### src/rtl/ps2_mouse_position.sv
// rtl/ps2_mouse_position.sv - PS/2 mouse packet assembler with saturating X/Y position registers
module ps2_mouse_position
    import ps2_pkg::*;
#(
    parameter int         TIMEOUT_CYCLES = 50000,
    parameter logic [7:0] X_INIT         = 8'd128,
    parameter logic [7:0] Y_INIT         = 8'd128
) (
    input  logic       clock,
    input  logic       reset,
    input  logic       ps2_clk,
    input  logic       ps2_data,
    output logic [7:0] XPosition,
    output logic [7:0] YPosition,
    output logic [2:0] buttons,
    output logic       packet_valid,
    output logic       frame_error
);

    localparam logic [1:0] B0 = 2'd0;
    localparam logic [1:0] B1 = 2'd1;
    localparam logic [1:0] B2 = 2'd2;

    logic [7:0] rx_byte;
    logic       byte_valid;
    logic       frame_err;
    logic [1:0] pkt_state;
    logic [7:0] status;
    logic [7:0] dx_lo;
    logic       sync_err;

    ps2_rx_frame #(
        .TIMEOUT_CYCLES(TIMEOUT_CYCLES)
    ) u_rx (
        .clock     (clock),
        .reset     (reset),
        .ps2_clk   (ps2_clk),
        .ps2_data  (ps2_data),
        .rx_byte   (rx_byte),
        .byte_valid(byte_valid),
        .frame_err (frame_err)
    );

    // A first byte without the always-one marker means we are out of step with the device
    assign sync_err = byte_valid && (pkt_state == B0) && !rx_byte[ALWAYS1];

    // Packet FSM and position accumulators
    always_ff @(posedge clock) begin
        if (!reset) begin
            pkt_state    <= B0;
            status       <= 8'd0;
            dx_lo        <= 8'd0;
            XPosition    <= X_INIT;
            YPosition    <= Y_INIT;
            buttons      <= 3'd0;
            packet_valid <= 1'b0;
            frame_error  <= 1'b0;
        end else begin
            packet_valid <= 1'b0;
            frame_error  <= frame_err || sync_err;

            if (frame_err) begin
                pkt_state <= B0;
            end else if (byte_valid) begin
                case (pkt_state)
                    B0: begin
                        if (rx_byte[ALWAYS1]) begin
                            status    <= rx_byte;
                            pkt_state <= B1;
                        end
                    end
                    B1: begin
                        dx_lo     <= rx_byte;
                        pkt_state <= B2;
                    end
                    B2: begin
                        XPosition    <= sat_add(XPosition, {status[XSIGN], dx_lo}, status[XOVF]);
                        YPosition    <= sat_add(YPosition, {status[YSIGN], rx_byte}, status[YOVF]);
                        buttons      <= status[BTN_M:BTN_L];
                        packet_valid <= 1'b1;
                        pkt_state    <= B0;
                    end
                    default: begin
                        pkt_state <= B0;
                    end
                endcase
            end
        end
    end

endmodule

**Problem to solve:** Please filter the listing down to lines that include the word "XPosition".

**Solution for this exercise:**
    output logic [7:0] XPosition,
            XPosition    <= X_INIT;
                        XPosition    <= sat_add(XPosition, {status[XSIGN], dx_lo}, status[XOVF]);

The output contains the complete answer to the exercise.